Catalytic oxidation and capture of elemental mercury from simulated flue gas using Mn-doped titanium dioxide

• Published in: The Korean journal of chemical engineering Vol. 33; no. 6; pp. 1823 - 1830
• Main Authors: Zhi, Jingtao, Yu, Xianqun, Bao, Jingjing, Jiang, Xiaoxiang, Yang, Hongmin
• Format: Journal Article
• Language: English
• Published: New York Springer US 01.06.2016; 한국화학공학회
• Subjects: Biotechnology; Catalysis; Chemistry; Chemistry and Materials Science; Environmental Engineering; Industrial Chemistry/Chemical Engineering; Materials Science; 화학공학; Catalytic Oxidation; Removal; Elemental Mercury; Mn-doped Titanium Dioxide
• ISSN: 0256-1115; 1975-7220
• DOI: 10.1007/s11814-016-0026-5

Titanium dioxide (TiO 2 ) and Mn-doped TiO 2 (Mn( x )-TiO 2 ) were synthesized in a sol-gel method and characterized by BET surface area analysis, X-ray diffraction (XRD) and X-ray photoelectron spectroscopy (XPS).

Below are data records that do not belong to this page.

This design comes from an exercise in tuning for small area, a short achievable clock period and few clock cycles on the open sky130 flow, not from production work.
Only simulation tests tie the RTL to the original design; equivalence was not proved.

==> run A: inputs <==
Design ecc_point_add, start of the top module:
module ecc_point_add #(
    parameter int WIDTH = 32
) (
    input  logic             i_clk,
    input  logic             i_rst_n,
    input  logic             i_start,
    input  logic [WIDTH-1:0] i_p,
    input  logic [WIDTH-1:0] i_x1,
    input  logic [WIDTH-1:0] i_y1,
    input  logic [WIDTH-1:0] i_x2,
    input  logic [WIDTH-1:0] i_y2,
    output logic [WIDTH-1:0] o_x3,
    output logic [WIDTH-1:0] o_y3,
    output logic [WIDTH-1:0] o_z3,
    output logic             o_done
);
Settings: LEC_CHECK=0, ABC_AREA=1, CAP_MARGIN=20, CORE_MARGIN=2, CORE_UTILIZATION=40, PLACE_DENSITY=0.6, SETUP_SLACK_MARGIN=5, SLEW_MARGIN=20; clock period 10.0 ns.
standard.sh (not shown) runs the stock make flow with config.mk's settings and CLKGATE_MAP_FILE= SYNTH_SCRIPT=/design/flow/synth_recipe.tcl, a recipe that flattens the netlist after the stock synthesis.
==> flow/flow/run.sh <==
#!/bin/bash
# Standard layout (the standard.sh: synthesis, floorplan, place, CTS,
# route, finish), with gate resizing not held to each cell's footprint.
set -euo pipefail
bash standard.sh MATCH_CELL_FOOTPRINT=0 finish > standard_make.log 2>&1
==> run R (differences from run A) <==
--- a/flow/design.v
+++ b/flow/design.v
@@ -19,16 +19,38 @@
     assign p1[5:1] = p0[5:1] & p0[4:0];
     assign g2[1:0] = g1[1:0];
     assign p2[1:0] = p1[1:0];
     assign g2[5:2] = g1[5:2] | (p1[5:2] & g1[3:0]);
     assign p2[5:2] = p1[5:2] & p1[3:0];
     assign c6 = g2[5] | (p2[5] & g2[1]);
     assign o_s = i_x[6] ^ i_y[6] ^ c6;
 endmodule
+module ecc_add7 (
+    input  logic [6:0] i_x,
+    input  logic [6:0] i_y,
+    output logic [6:0] o_s
+);
+    logic [6:0] g0, p0, h;
+    logic [6:0] g1, p1, g2, p2, g3;
+    assign g0 = i_x & i_y;
+    assign p0 = i_x | i_y;
+    assign h  = i_x ^ i_y;
+    assign g1[0]   = g0[0];
+    assign p1[0]   = p0[0];
+    assign g1[6:1] = g0[6:1] | (p0[6:1] & g0[5:0]);
+    assign p1[6:1] = p0[6:1] & p0[5:0];
+    assign g2[1:0] = g1[1:0];
+    assign p2[1:0] = p1[1:0];
+    assign g2[6:2] = g1[6:2] | (p1[6:2] & g1[4:0]);
+    assign p2[6:2] = p1[6:2] & p1[4:0];
+    assign g3[3:0] = g2[3:0];
+    assign g3[6:4] = g2[6:4] | (p2[6:4] & g2[2:0]);
+    assign o_s = h ^ {g3[5:0], 1'b0};
+endmodule
 module ecc_csa7 (
     input  logic [6:0] i_x,
     input  logic [6:0] i_y,
     input  logic [6:0] i_z,
     output logic [6:0] o_s,
     output logic [6:0] o_c
 );
     assign o_s = i_x ^ i_y ^ i_z;
@@ -62,43 +84,44 @@
     input  logic [31:0] i_pp0,
     input  logic        i_first,
     input  logic [6:0]  i_e10,
     input  logic [6:0]  i_e11,
     input  logic [6:0]  i_e12,
     input  logic [6:0]  i_e2,
     input  logic [4:0]  i_f1,
     input  logic [3:0]  i_f0,
-    input  logic [6:0]  i_km0,
-    input  logic [6:0]  i_km2,
-    input  logic [6:0]  i_kp0,
-    input  logic [6:0]  i_kp2,
-    input  logic [6:0]  i_kt0,
-    input  logic [6:0]  i_kt2,
     output logic [33:0] o_zs,
     output logic [33:0] o_zc
 );
     logic [6:0]  npt;
     logic [6:0]  z1t, gs, gc, g;
     logic [6:0]  v1m_h, v1p_h, v1t_h;
     logic [1:0]  q1e, q1, q2;           
     logic [1:0]  q2m, q2z, q2p, q2t, q2f;
     logic [6:0]  ef, efn;
     logic [33:0] v1, v2;
     logic        cin1, cin2;
     logic [33:0] t1s, t1c, t2s, t2c, t3s, t3c, t4s, t4c;
     assign npt = ~{3'b000, i_p[31:28]};
-    assign z1t = i_zs[33:27] + i_zc[33:27];
+    ecc_add7 z1t_i (.i_x(i_zs[33:27]), .i_y(i_zc[33:27]), .o_s(z1t));
     ecc_qsel q1_i (.i_s0(z1t), .i_c0(i_e10), .i_s1(z1t), .i_c1(i_e11), .i_s2(z1t), .i_c2(i_e12), .o_q(q1e));
     assign q1 = i_first ? 2'd1 : q1e;
     ecc_csa7 e2_i (.i_x(i_zs[32:26]), .i_y(i_zc[32:26]), .i_z(i_e2), .o_s(gs), .o_c(gc));
-    assign g = gs + gc;
+    ecc_add7 g_i (.i_x(gs), .i_y(gc), .o_s(g));
     assign v1m_h = {2'b00, i_p[31:27]};
     assign v1p_h = {2'b11, ~i_p[31:27]};
     assign v1t_h = {1'b1, ~i_p[31:26]};
+    logic [6:0] i_km0, i_km2, i_kp0, i_kp2, i_kt0, i_kt2;
+    assign i_km0 = v1m_h + 7'd5;
+    assign i_km2 = v1m_h + npt;
+    assign i_kp0 = v1p_h + 7'd5;
+    assign i_kp2 = v1p_h + npt;
+    assign i_kt0 = v1t_h + 7'd5;
+    assign i_kt2 = v1t_h + npt;
     ecc_qsel q2m_i (.i_s0(g), .i_c0(i_km0), .i_s1(g), .i_c1(v1m_h), .i_s2(g), .i_c2(i_km2), .o_q(q2m));
     ecc_qsel q2z_i (.i_s0(g), .i_c0(7'd5),  .i_s1(g), .i_c1(7'd0),  .i_s2(g), .i_c2(npt),   .o_q(q2z));
     ecc_qsel q2p_i (.i_s0(g), .i_c0(i_kp0), .i_s1(g), .i_c1(v1p_h), .i_s2(g), .i_c2(i_kp2), .o_q(q2p));
     ecc_qsel q2t_i (.i_s0(g), .i_c0(i_kt0), .i_s1(g), .i_c1(v1t_h), .i_s2(g), .i_c2(i_kt2), .o_q(q2t));
     assign ef  = {2'b00, i_f1} + {3'b000, i_f0};
     assign efn = ef + npt;
     assign q2f = efn[6] ? 2'd2 : 2'd3;
     always_comb begin
@@ -234,18 +257,17 @@
     logic          accept, stall, finish;
     logic          busy_n, dn_n;
     logic [5:0]    t_n;
     logic [1:0]    dph_n;
     logic [NF-1:0] f_n;
     logic [31:0] p_q, x1_q, y1_q, h_q, r_q, x3_q, y3_q;
     logic [33:0] zs1_q, zc1_q, zs2_q, zc2_q;
     assign accept = i_start & ~start_d & ~busy;
-    logic pn_q;
-    assign stall  = f[F_SUBR] & ~pn_q;
+    assign stall  = f[F_SUBR] & ~p_q[31];
     assign finish = (f[F_FIN] | f[F_DH]) & p_q[0];
     always_comb begin
         busy_n = busy;
         dn_n   = dn;
         t_n    = t;
         dph_n  = dph;
         if (accept) begin
             busy_n = 1'b1;
@@ -344,26 +366,16 @@
         end
     end
     logic [4:0] a1t, a2t;
     logic [3:0] b1s, b2s;
     logic [6:0] npt;
     logic [6:0] e1_10, e1_11, e1_12, e1_2, e2_10, e2_11, e2_12, e2_2;
     logic [6:0] e1_10d, e1_11d, e1_12d, e1_2d, e2_10d, e2_11d, e2_12d, e2_2d;
     assign npt = ~{3'b000, p_q[31:28]};
-    logic [6:0] k_m0, k_m2, k_p0, k_p2, k_t0, k_t2;
-    always_ff @(posedge i_clk) begin
-        pn_q <= p_q[31];
-        k_m0 <= {2'b00, p_q[31:27]} + 7'd5;
-        k_m2 <= {2'b00, p_q[31:27]} + npt;
-        k_p0 <= {2'b11, ~p_q[31:27]} + 7'd5;
-        k_p2 <= {2'b11, ~p_q[31:27]} + npt;
-        k_t0 <= {1'b1, ~p_q[31:26]} + 7'd5;
-        k_t2 <= {1'b1, ~p_q[31:26]} + npt;
-    end
     always_comb begin
         a1t = f[F_M1L1] ? h_q[31:27] : x3_q[31:27];
         if (f[F_M1L1])      b1s = x3_q[31:28];
         else if (f[F_M1L2]) b1s = h_q[31:28];
         else                b1s = y1_q[31:28];
         if (f[F_M2L1]) begin
             a2t = r_q[31:27];
             b2s = y3_q[31:28];
@@ -405,44 +417,32 @@
         .i_pp0   (m1_pp0),
         .i_first (f[F_M1F]),
         .i_e10   (e1_10),
         .i_e11   (e1_11),
         .i_e12   (e1_12),
         .i_e2    (e1_2),
         .i_f1    (a1t & {5{b1s[3]}}),
         .i_f0    (a1t[4:1] & {4{b1s[2]}}),
-        .i_km0   (k_m0),
-        .i_km2   (k_m2),
-        .i_kp0   (k_p0),
-        .i_kp2   (k_p2),
-        .i_kt0   (k_t0),
-        .i_kt2   (k_t2),
         .o_zs    (m1_zs),
         .o_zc    (m1_zc)
     );
     ecc_mul_r4 mul2_i (
         .i_p     (p_q),
         .i_zs    (zs2_q),
         .i_zc    (zc2_q),
         .i_pp1   (m2_pp1),
         .i_pp0   (m2_pp0),
         .i_first (f[F_M2F]),
         .i_e10   (e2_10),
         .i_e11   (e2_11),
         .i_e12   (e2_12),
         .i_e2    (e2_2),
         .i_f1    (a2t & {5{b2s[3]}}),
         .i_f0    (a2t[4:1] & {4{b2s[2]}}),
-        .i_km0   (k_m0),
-        .i_km2   (k_m2),
-        .i_kp0   (k_p0),
-        .i_kp2   (k_p2),
-        .i_kt0   (k_t0),
-        .i_kt2   (k_t2),
         .o_zs    (m2_zs),
         .o_zc    (m2_zc)
     );
     logic [33:0] cv_u, cv_w;
     logic        cv_cin;
     logic [5:0] cs_u, cs_u_n;
     logic [6:0] cs_w, cs_w_n;
     logic       cs_c, cs_c_n;
@@ -511,17 +511,17 @@
         y1_q <= y1_d;
         if (!busy) begin
             p_q   <= i_p;
             zs1_q <= {2'b00, i_x2};
             zc1_q <= '0;
             zs2_q <= {2'b00, i_y2};
             zc2_q <= '0;
         end else begin
-            if (stall & ~p_q[31]) p_q <= {p_q[30:0], 1'b0};
+            if (stall)           p_q <= {p_q[30:0], 1'b0};
             else if (f[F_DSH])   p_q <= {1'b0, p_q[31:1]};
             if (f[F_SUBH] | f[F_CV1HH] | f[F_CV1HHH] | f[F_CV1W]) begin
                 zs1_q <= '0;
                 zc1_q <= '0;
             end else if (f[F_M1] & go) begin
                 zs1_q <= m1_zs;
                 zc1_q <= m1_zc;
             end
Settings changed: ABC_AREA 1 to not set, SYNTH_HIERARCHICAL set to 1, SYNTH_MINIMUM_KEEP_SIZE set to 0.
==> results.txt <==
quantity                                                                        run R                    run A
Net count of the finished layout                                                 6297                     6315
XOR/XNOR Fraction of Synth Area                                                 4.45%                    2.46%
Adder-cell share of the synthesized area                                        19.1%                    18.9%
Filler instances                                                                10000                    10200
Share of post-route cells with drive strength above 1                           21.1%                    11.6%
Horizontal die dimension                                                       339 µm                   331 µm
Num sequential                                                                    464                      503
Die area                                                                   115000 µm²               109000 µm²
Worst endpoint required time                                                 10450 ps                 10430 ps
Outcome                                                       complete, no violations  complete, no violations
Critical Path End                                                 zs2_q[24]$_DFFE_PP_      zs1_q[25]$_DFFE_PP_
Maximum number of pins on one net before global-route repair                       79                       67
Number of combinational gates with multiple inputs                               3867                     3927
Testbench counts of run A, summed over its fixed seeds: cycles 11,328.
Testbench counts of run R, summed over its fixed seeds: cycles 11,328.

Gasphase elemental mercury (Hg 0 ) oxidation and capture by the Mn-doped TiO 2 catalyst was studied in the simulated flue gas in a fixed-bed reactor. The investigation of the influence of Mn loading, flue gas components (SO 2 , NO, O 2 , and H 2 O) showed that the Hg 0 capture capability of Mn( x )-TiO 2 was much higher than that of pure TiO 2 . The addition of Mn inhibits the grain growth of TiO 2 and improves the porous structure parameters of Mn( x )-TiO 2 . Excellent Hg 0 oxidation performance was observed with the catalyst with 10% of Mn loading ratio and 97% of Hg 0 oxidation was achieved under the test condition (120 °C, N 2 /6%O 2 ). The presence of O 2 and NO had positive effect on the Hg 0 removal efficiency, while mercury capture capacity was reduced in the presence of SO 2 and H 2 O. XPS spectra results reveal that the mercury is mainly present in its oxidized form (HgO) in the spent catalyst and Mn 4+ doped on the surface of TiO 2 is partially converted into Mn 3+ which indicates Mn and the lattice oxygen are involved in Hg 0 oxidation reactions.